Did You Leave The Backdoor Open?

Make Your Smart Home Fun with a Backdoor!
Adding a backdoor to your smart home can be fun.  Who said a smart home has to only be a serious automation and control system?  You’re the one building it (and paying for it), so why not have some fun at the same time?

What Is A Backdoor?
The dictionary defines a backdoor as “the door or entrance at the back of a building”.  Yes, every home (and even some larger apartments or condos) has a back door, but I’m not talking about that.  If you look up the same definition in a computer or security reference you’ll find it says something like “a feature or defect of a computer system that allows surreptitious unauthorized access to data”.

That’s a little closer, but still not what I have in mind – You’re not a cyber criminal and you’re not breaking into your own home, after all.  I’m thinking of undocumented or non-intuitive features or settings.  Think of it more like those secret passage ways built into castles and haunted houses that make it easier to move between rooms.

My concept of a smart home back door is very simple – add commands or options to your smart home that are not for anyone else, only for use by yourself.  These extra options don’t have to be hidden or secret; they are added for your own benefit and can hide in plain sight.

It’s like the ultimate personal customization.  Tame your smart home to do your bidding regardless of what anyone else (spouse, children, parents, visitors, or guests) might want or need.

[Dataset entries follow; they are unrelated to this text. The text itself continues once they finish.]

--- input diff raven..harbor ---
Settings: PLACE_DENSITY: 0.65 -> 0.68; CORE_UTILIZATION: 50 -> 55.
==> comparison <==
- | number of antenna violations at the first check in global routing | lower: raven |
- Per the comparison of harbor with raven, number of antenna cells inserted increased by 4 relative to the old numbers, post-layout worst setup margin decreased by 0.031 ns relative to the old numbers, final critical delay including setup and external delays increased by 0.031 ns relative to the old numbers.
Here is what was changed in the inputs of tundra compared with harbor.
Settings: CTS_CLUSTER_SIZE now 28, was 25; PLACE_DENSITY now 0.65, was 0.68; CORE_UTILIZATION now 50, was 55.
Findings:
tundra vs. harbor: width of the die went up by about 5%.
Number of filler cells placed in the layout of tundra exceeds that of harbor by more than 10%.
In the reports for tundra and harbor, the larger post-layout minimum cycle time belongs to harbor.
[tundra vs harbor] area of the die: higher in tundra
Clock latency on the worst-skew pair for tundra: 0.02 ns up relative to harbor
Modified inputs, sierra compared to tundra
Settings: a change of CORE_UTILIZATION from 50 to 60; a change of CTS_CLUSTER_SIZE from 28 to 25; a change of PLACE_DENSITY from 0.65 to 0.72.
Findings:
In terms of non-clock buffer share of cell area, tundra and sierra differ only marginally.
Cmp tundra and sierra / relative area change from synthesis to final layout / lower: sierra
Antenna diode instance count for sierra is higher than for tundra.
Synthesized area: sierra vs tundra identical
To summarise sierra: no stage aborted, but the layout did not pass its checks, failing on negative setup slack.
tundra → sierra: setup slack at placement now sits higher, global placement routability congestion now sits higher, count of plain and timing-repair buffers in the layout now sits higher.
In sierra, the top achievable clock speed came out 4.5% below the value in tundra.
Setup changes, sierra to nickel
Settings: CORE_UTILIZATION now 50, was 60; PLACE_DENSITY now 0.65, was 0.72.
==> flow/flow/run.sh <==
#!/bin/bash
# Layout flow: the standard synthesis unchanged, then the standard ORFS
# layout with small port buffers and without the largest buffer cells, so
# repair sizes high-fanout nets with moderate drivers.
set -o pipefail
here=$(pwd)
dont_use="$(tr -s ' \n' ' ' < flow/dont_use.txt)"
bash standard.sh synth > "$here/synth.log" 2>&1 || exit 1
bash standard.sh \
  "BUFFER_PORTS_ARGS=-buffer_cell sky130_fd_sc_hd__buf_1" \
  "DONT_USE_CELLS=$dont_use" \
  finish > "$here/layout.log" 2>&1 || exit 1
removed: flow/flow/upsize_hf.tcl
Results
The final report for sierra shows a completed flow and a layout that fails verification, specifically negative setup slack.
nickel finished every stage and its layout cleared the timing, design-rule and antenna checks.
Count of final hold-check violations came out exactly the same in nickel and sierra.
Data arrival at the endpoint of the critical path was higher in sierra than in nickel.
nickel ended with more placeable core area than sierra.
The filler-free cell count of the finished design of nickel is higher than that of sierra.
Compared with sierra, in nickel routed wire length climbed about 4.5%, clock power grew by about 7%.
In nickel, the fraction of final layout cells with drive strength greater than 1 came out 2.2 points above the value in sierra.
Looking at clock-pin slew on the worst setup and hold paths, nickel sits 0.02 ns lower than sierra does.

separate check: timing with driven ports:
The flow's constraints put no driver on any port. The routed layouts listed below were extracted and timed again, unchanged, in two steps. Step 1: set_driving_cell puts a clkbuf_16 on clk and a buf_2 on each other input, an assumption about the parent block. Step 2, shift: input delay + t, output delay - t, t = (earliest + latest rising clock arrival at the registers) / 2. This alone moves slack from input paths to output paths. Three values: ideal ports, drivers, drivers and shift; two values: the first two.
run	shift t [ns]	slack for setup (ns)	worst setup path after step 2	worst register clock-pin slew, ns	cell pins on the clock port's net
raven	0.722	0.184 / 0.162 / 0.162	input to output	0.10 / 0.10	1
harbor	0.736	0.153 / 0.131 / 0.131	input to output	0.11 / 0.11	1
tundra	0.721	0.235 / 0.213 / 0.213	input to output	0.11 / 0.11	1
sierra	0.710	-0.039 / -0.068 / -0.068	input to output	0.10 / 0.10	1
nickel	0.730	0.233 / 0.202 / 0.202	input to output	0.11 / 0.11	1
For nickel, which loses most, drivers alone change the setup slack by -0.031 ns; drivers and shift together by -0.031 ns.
Source: an optimization exercise on an open RTL-to-GDS flow (aim: small area). Production flows keep margins and buffers that such runs may drop. The RTL was checked by simulation tests, not by an equivalence proof against the original design. The clock port is modelled as an ideal driver; clocking choices that lean on that would not hold on a real chip. No activity file was given, so power comes from the tool's default toggle rates.

==> module display, before the edit <==
module display(
    input [3:0] digit0,
    input [3:0] digit1,
    input [3:0] digit2,
    input [3:0] digit3,
    input clk,
    input rst,
    input tick,
    input [1:0] cnt,
    input blink,
    input blink_enable,
    input enable,
    input btn,
    input difficulty,
    output [3:0] AN,
    output [7:0] seg
    );
    reg blank;
    reg [4:0] v;
    wire mode = btn & ~enable;
    wire blank_v = ~mode & blink & blink_enable;
    reg [3:0] dig;
    always @*
    begin
        case (cnt)
            2'd0: dig = digit0;
            2'd1: dig = digit1;
            2'd2: dig = digit2;
            default: dig = digit3;
        endcase
    end
    always @(posedge clk)
    begin
        if (rst)
        begin
            blank <= 1'b1;
            v <= 5'd28;
        end
        else if (tick)
        begin
            blank <= blank_v;
            if (!blank_v)
                v <= mode ? {1'b1, cnt[1], difficulty, cnt[0], 1'b1} : {1'b0, dig};
        end
    end
    wire [6:0] s;
    assign s[0] = (v[0] & v[1] & v[3]) | (~v[1] & v[2] & v[4]) | (v[1] & v[2] & v[3]);
    assign s[1] = (~v[1] & v[3]) | (~v[1] & ~v[2] & v[4]);
    assign s[2] = ~((v[0] & v[1]) | (~v[1] & ~v[4]) | (v[1] & v[3]) | (v[2] & ~v[3]) | (~v[2] & v[3]));
    assign s[3] = ~((~v[1] & ~v[2]) | (~v[0] & ~v[2]) | (v[1] & v[3] & v[4]) | (v[0] & v[2] & ~v[4]));
    assign s[4] = (~v[2] & v[3]) | (~v[0] & v[2]) | (v[0] & ~v[2] & ~v[4]);
    assign s[5] = (~v[0] & v[1]) | (v[2] & v[3] & v[4]);
    assign s[6] = ~((v[0]) | (v[1] & ~v[2]));
    assign AN = blank ? 4'b1111 : ~(4'b1000 >> (cnt - 2'd1));
    assign seg = {1'b1, s};
endmodule
From an optimization exercise on the open Yosys and OpenROAD flow, aimed at small area and a short achievable clock period; shortcuts taken in it are not production practice. Function was checked by simulation only, so behaviour that the tests miss may differ from the original. Power and IR drop assume default switching activity.

**flow/design.v**
```verilog
module mips (
	input clk,
	input rst,
	output [31:0] imem_addr,
	input [31:0] imem_data,
	output [7:0] dmem_addr,
	output [31:0] dmem_wdata,
	output dmem_we,
	output dmem_re,
	output dmem_byte,
	input [31:0] dmem_rdata
);
	reg [31:2] pc;
	assign imem_addr = {pc, 2'b00};
	wire [5:0] op = imem_data[31:26];
	wire [4:0] rs = imem_data[25:21];
	wire [4:0] rt = imem_data[20:16];
	wire [4:0] rd = imem_data[15:11];
	wire [2:0] fn = imem_data[2:0];
	wire [15:0] imm = imem_data[15:0];
	wire [31:0] se = {{16{imm[15]}}, imm};
	wire r_type = (op == 6'b000000);
	wire addi   = (op == 6'b000010);
	wire subi   = (op == 6'b000011);
	wire andi   = (op == 6'b000100);
	wire ori    = (op == 6'b000101);
	wire slti   = (op == 6'b000111);
	wire move   = (op == 6'b100000);
	wire lw     = (op == 6'b001000);
	wire lb     = (op == 6'b001001);
	wire sw     = (op == 6'b010000);
	wire sb     = (op == 6'b010001);
	wire beq    = (op == 6'b100011);
	wire bne    = (op == 6'b100111);
	wire j      = (op == 6'b111000);
	wire jal    = (op == 6'b111001);
	wire reg_write = r_type | lw | lb | andi | ori | slti | addi | subi | move | jal;
	wire [4:0] wa = r_type ? rd : rt;
	wire r_slt = fn[1] & fn[0] & fn[2];
	wire r_or  = ~fn[1] & fn[0] & fn[2];
	wire use_rt  = r_type | beq | bne;
	wire do_sub  = r_type ? (fn[1] & fn[0]) : (subi | slti | beq | bne);
	wire res_or  = r_type ? r_or : ori;
	wire res_slt = r_type ? r_slt : slti;
	wire res_sum = r_type ? fn[1] & ~(fn[2] & fn[0]) : (addi | subi | move);
	wire [31:0] q [0:31];
	assign q[0] = 32'b0;
	wire [31:0] wd_r;
	genvar gi;
	generate
		for (gi = 1; gi < 32; gi = gi + 1) begin : g_reg
			wire en = rst | (reg_write & (wa == gi));
			reg [31:0] r;
			always @(posedge clk)
				if (en) r <= wd_r;
			assign q[gi] = r;
		end
	endgenerate
	wire [32*31-1:0] q_all;
	wire [8*31-1:0]  q_lo;
	wire [24*31-1:0] q_hi;
	genvar gk;
	generate
		for (gk = 1; gk < 32; gk = gk + 1) begin : g_flat
			assign q_all[32*gk-1 -: 32] = q[gk];
			assign q_lo[8*gk-1 -: 8]    = q[gk][7:0];
			assign q_hi[24*gk-1 -: 24]  = q[gk][31:8];
		end
	endgenerate
	wire [31:0] a_n, r_n;
	wire [31:1] hot_a_lo, hot_a_hi, hot_b;
	rf_dec u_dec_a_lo (.sel(rs), .hot(hot_a_lo));
	rf_dec u_dec_a_hi (.sel(rs), .hot(hot_a_hi));
	rf_dec u_dec_b    (.sel(rt), .hot(hot_b));
	rf_port #(.W(8))  u_rd_a_lo (.hot(hot_a_lo), .q(q_lo),  .d_n(a_n[7:0]));
	rf_port #(.W(24)) u_rd_a_hi (.hot(hot_a_hi), .q(q_hi),  .d_n(a_n[31:8]));
	rf_port #(.W(32)) u_rd_b    (.hot(hot_b),    .q(q_all), .d_n(r_n));
	wire [31:0] a   = ~a_n;
	wire [31:0] rtv = ~r_n;
	wire [31:0] b, bx_n;
	wire [31:0] se_n = ~se;
	genvar gb;
	generate
		for (gb = 0; gb < 32; gb = gb + 1) begin : g_bop
			c_mux2i u_bm (.s(use_rt), .a1(r_n[gb]), .a0(se_n[gb]), .y(b[gb]));
			c_xnor2 u_bx (.a(b[gb]), .b(do_sub), .y(bx_n[gb]));
		end
	endgenerate
	wire [31:0] sum;
	ks_add_n #(.W(32), .L(5)) u_alu_add (.x_n(a_n), .y_n(bx_n), .ci(do_sub), .s(sum));
	wire lt_x = a[31] ^ b[31];
	wire lt_1 = lt_x ? a[31] : 1'b1;	 
	wire lt_0 = lt_x ? a[31] : 1'b0;	 
	wire sel_mem  = lw | lb;
	wire sel_sum  = ~rst & ~sel_mem & res_sum;
	wire sel_slt  = ~rst & ~sel_mem & ~res_sum & res_slt;
	wire [31:0] logic_res = res_or ? (a | b) : (a & b);
	wire [31:0] other = rst ? 32'b0 :
	                    lw ? dmem_rdata :
	                    lb ? {{24{dmem_rdata[7]}}, dmem_rdata[7:0]} :
	                    (res_sum | res_slt) ? 32'b0 : logic_res;
	wire early0 = other[0] | (sel_sum & sum[0]);
	wire wd0_1  = early0 | (sel_slt & lt_1);
	wire wd0_0  = early0 | (sel_slt & lt_0);
	c_mux2 u_wd0 (.s(sum[31]), .a1(wd0_1), .a0(wd0_0), .y(wd_r[0]));
	genvar gw;
	generate
		for (gw = 1; gw < 32; gw = gw + 1) begin : g_wd
			c_a21o u_wd (.a1(sum[gw]), .a2(sel_sum), .b1(other[gw]), .y(wd_r[gw]));
		end
	endgenerate
	wire [7:0] imm_n = ~imm[7:0];
	ks_add_n #(.W(8), .L(3)) u_addr_add (.x_n(a_n[7:0]), .y_n(imm_n), .ci(1'b0), .s(dmem_addr));
	assign dmem_wdata = rtv;
	assign dmem_we    = sw | sb;
	assign dmem_re    = lw | lb;
	assign dmem_byte  = sb | lb;
	wire eq = (a_n == r_n);
	wire take1 = (beq & ~a[31]) | (bne & a[31]);
	wire take0 = (beq & ~a[31] & eq) | (bne & ~(~a[31] & eq));
	wire [31:2] pc4 = pc + 30'd1;
	wire [31:2] pcb = pc4 + se[29:0];
	wire jump = j | jal;
	wire [31:2] pc_nt = rst ? 30'b0 : jump ? {pc[31:28], imem_data[25:0]} : pc4;
	wire [31:2] pc_tk = rst ? 30'b0 : jump ? {pc[31:28], imem_data[25:0]} : pcb;
	wire [31:2] pc_s1 = take1 ? pc_tk : pc_nt;
	wire [31:2] pc_s0 = take0 ? pc_tk : pc_nt;
	wire [31:2] pc_next;
	genvar gp;
	generate
		for (gp = 2; gp < 32; gp = gp + 1) begin : g_pc
			c_mux2 u_pc (.s(sum[31]), .a1(pc_s1[gp]), .a0(pc_s0[gp]), .y(pc_next[gp]));
		end
	endgenerate
	always @(posedge clk)
		pc <= pc_next;
endmodule
module rf_dec (
	input  [4:0]  sel,
	output [31:1] hot
);
	genvar i;
	generate
		for (i = 1; i < 32; i = i + 1) begin : g_hot
			assign hot[i] = (sel == i);
		end
	endgenerate
endmodule
module rf_port #(parameter W = 32) (
	input  [31:1]     hot,
	input  [W*31-1:0] q,
	output [W-1:0]    d_n
);
	genvar b, t;
	generate
		for (b = 0; b < W; b = b + 1) begin : g_bit
			wire [10:0] t_n;
			for (t = 0; t < 10; t = t + 1) begin : g_grp
				c_a222oi u_g (
					.a1(q[W*(3*t+1)-W+b]), .a2(hot[3*t+1]),
					.b1(q[W*(3*t+2)-W+b]), .b2(hot[3*t+2]),
					.c1(q[W*(3*t+3)-W+b]), .c2(hot[3*t+3]),
					.y(t_n[t]));
			end
			c_nand2 u_g31 (.a(q[W*31-W+b]), .b(hot[31]), .y(t_n[10]));
			wire [2:0] u;
			c_nand4 u_u0 (.a(t_n[0]), .b(t_n[1]), .c(t_n[2]), .d(t_n[3]), .y(u[0]));
			c_nand4 u_u1 (.a(t_n[4]), .b(t_n[5]), .c(t_n[6]), .d(t_n[7]), .y(u[1]));
			c_nand3 u_u2 (.a(t_n[8]), .b(t_n[9]), .c(t_n[10]), .y(u[2]));
			c_nor3  u_d  (.a(u[0]), .b(u[1]), .c(u[2]), .y(d_n[b]));
		end
	endgenerate
endmodule
module ks_add_n #(parameter W = 32, parameter L = 5) (
	input  [W-1:0] x_n,
	input  [W-1:0] y_n,
	input          ci,
	output [W-1:0] s
);
	wire [W-1:0] h;
	wire [W-1:0] g [0:L];
	wire [W-1:0] p [0:L];
	genvar l, k;
	generate
		for (k = 0; k < W; k = k + 1) begin : g_pg
			c_xor2 u_h (.a(x_n[k]), .b(y_n[k]), .y(h[k]));
			if (k < W - 1) begin : g_gp
				c_nor2  u_g (.a(x_n[k]), .b(y_n[k]), .y(g[0][k+1]));
				c_nand2 u_p (.a(x_n[k]), .b(y_n[k]), .y(p[0][k+1]));
			end
		end
		assign g[0][0] = ci;
		assign p[0][0] = 1'b0;
		for (l = 1; l <= L; l = l + 1) begin : g_lvl
			for (k = 0; k < W; k = k + 1) begin : g_pos
				if (k >= (1 << (l - 1))) begin : g_op
					if (l % 2 == 1) begin : g_odd
						c_a21oi u_g (.a1(p[l-1][k]), .a2(g[l-1][k - (1 << (l - 1))]), .b1(g[l-1][k]), .y(g[l][k]));
						if (l < L && k >= (1 << l)) begin : g_p
							c_nand2 u_p (.a(p[l-1][k]), .b(p[l-1][k - (1 << (l - 1))]), .y(p[l][k]));
						end else begin : g_np
							assign p[l][k] = 1'b0;
						end
					end else begin : g_even
						c_o21ai u_g (.a1(p[l-1][k]), .a2(g[l-1][k - (1 << (l - 1))]), .b1(g[l-1][k]), .y(g[l][k]));
						if (l < L && k >= (1 << l)) begin : g_p
							c_nor2 u_p (.a(p[l-1][k]), .b(p[l-1][k - (1 << (l - 1))]), .y(p[l][k]));
						end else begin : g_np
							assign p[l][k] = 1'b0;
						end
					end
				end else begin : g_pass
					c_inv u_g (.a(g[l-1][k]), .y(g[l][k]));
					assign p[l][k] = 1'b0;
				end
			end
		end
		for (k = 0; k < W; k = k + 1) begin : g_sum
			c_xnor2 u_s (.a(h[k]), .b(g[L][k]), .y(s[k]));
		end
	endgenerate
endmodule
module c_inv   (input a, output y); assign y = ~a; endmodule
module c_nand2 (input a, b, output y); assign y = ~(a & b); endmodule
module c_nand3 (input a, b, c, output y); assign y = ~(a & b & c); endmodule
module c_nand4 (input a, b, c, d, output y); assign y = ~(a & b & c & d); endmodule
module c_nor2  (input a, b, output y); assign y = ~(a | b); endmodule
module c_nor3  (input a, b, c, output y); assign y = ~(a | b | c); endmodule
module c_xor2  (input a, b, output y); assign y = a ^ b; endmodule
module c_xnor2 (input a, b, output y); assign y = ~(a ^ b); endmodule
module c_a21oi (input a1, a2, b1, output y); assign y = ~((a1 & a2) | b1); endmodule
module c_o21ai (input a1, a2, b1, output y); assign y = ~((a1 | a2) & b1); endmodule
module c_a21o  (input a1, a2, b1, output y); assign y = (a1 & a2) | b1; endmodule
module c_mux2i (input s, a1, a0, output y); assign y = ~(s ? a1 : a0); endmodule
module c_mux2  (input s, a1, a0, output y); assign y = s ? a1 : a0; endmodule
module c_a222oi (input a1, a2, b1, b2, c1, c2, output y);
	assign y = ~((a1 & a2) | (b1 & b2) | (c1 & c2));
endmodule
```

Make The Front Door Into a Backdoor
Harness the worldwide network of geo-synchronous satellites in the sky to do your bidding.  The global positioning system (GPS) can do more than give you driving directions.  With the GPS circuitry inside all smartphones (mandated by your “friendly” government for safety reasons), your phone can be programmed to detect when you enter or leave a specific geographic place.

By creating an imaginary fence around your own home, your smartphone can send an alert or take action every time you enter or leave your home without you doing anything.  If you excuse the analogy, it is the same thing as your dog or cat wearing an electronic collar and being confined to staying inside an invisible pet fence.  

But instead of a nasty reminder shock collar, the geo-fence alert generated by your phone can be used to activate any smart home scene or sequence of commands you choose.  Simply by approaching your home the garage door can open, the lights can turn on, and your favorite music will start playing in your family room.

When you leave home, all the lights can be turned off, the music turned down, and other “leaving home” commands can be performed automatically on your behalf.  With geo-fencing, you can easily create a backdoor of automated activities that silently work every time you leave the front door of your home!

Using Buttons and Keypads
As your smart home grows, you’ll be adding physical buttons and switches to control some of the lights and devices in addition to using voice control or an app on your smartphone.  I recommend only using the normal button functions of on/off, brighten/dim (for lights), or individual dedicated buttons to do one task.

This makes the switch or button work just like the normal ones you already have.  No confusion for everyone in your home, no training, no special modes to remember, and no one getting frustrated that “the simple light switch is so complicated now”.

This take discipline as the engineers and marketing people love to add all kinds of extra modes and complicated features to try and sell their products.  The simplest example are light switches.  In addition to simply pressing them on or off, you can often program them to take advantage of a “double tap”.  So a double-tap on can mean one thing and a double-tap off can mean something else.

With double-taps, a switch that has only two functions (on or off) now has four (on, off, double-tap on, & double-tap-off).  There are even some devices and systems that can use a triple-tap or a long-tap to add even more choices.

This over-complication of what should be a simple, intuitive device brings to mind this quote from Inspector Gadget “Don’t push my buttons without reading the manual.”

Keep It Simple – Make the Special Button Modes A Backdoor
Just because double-tap,  triple-tap, or long-tap are confusing and not a good thing for general use, doesn’t mean you can’t use them for yourself.

Simply configure your smart home to do your private bidding when you use one of these modes.

In my home, I have a “double-tap on” in the family room turn on three different lights and set their brightness levels to exactly what I prefer for reading or streaming video.

The rest of my family has no idea this extra command exists – it doesn’t confuse them, it doesn’t get in the way, but it is alway there available to me.  Similarly, I have set the “double-tap off” to turn off all the lights in all the downstairs rooms so no matter which room I am in, when I want to “turn off the house” I can just double-tap off the nearest switch.

And it’s not truly secret.  If a family member or visitor learns what the double-tap can do, I don’t mind. No harm, no foul, they are free to use it.

Are you going to add a back door to your smart home?  Let me know what you think.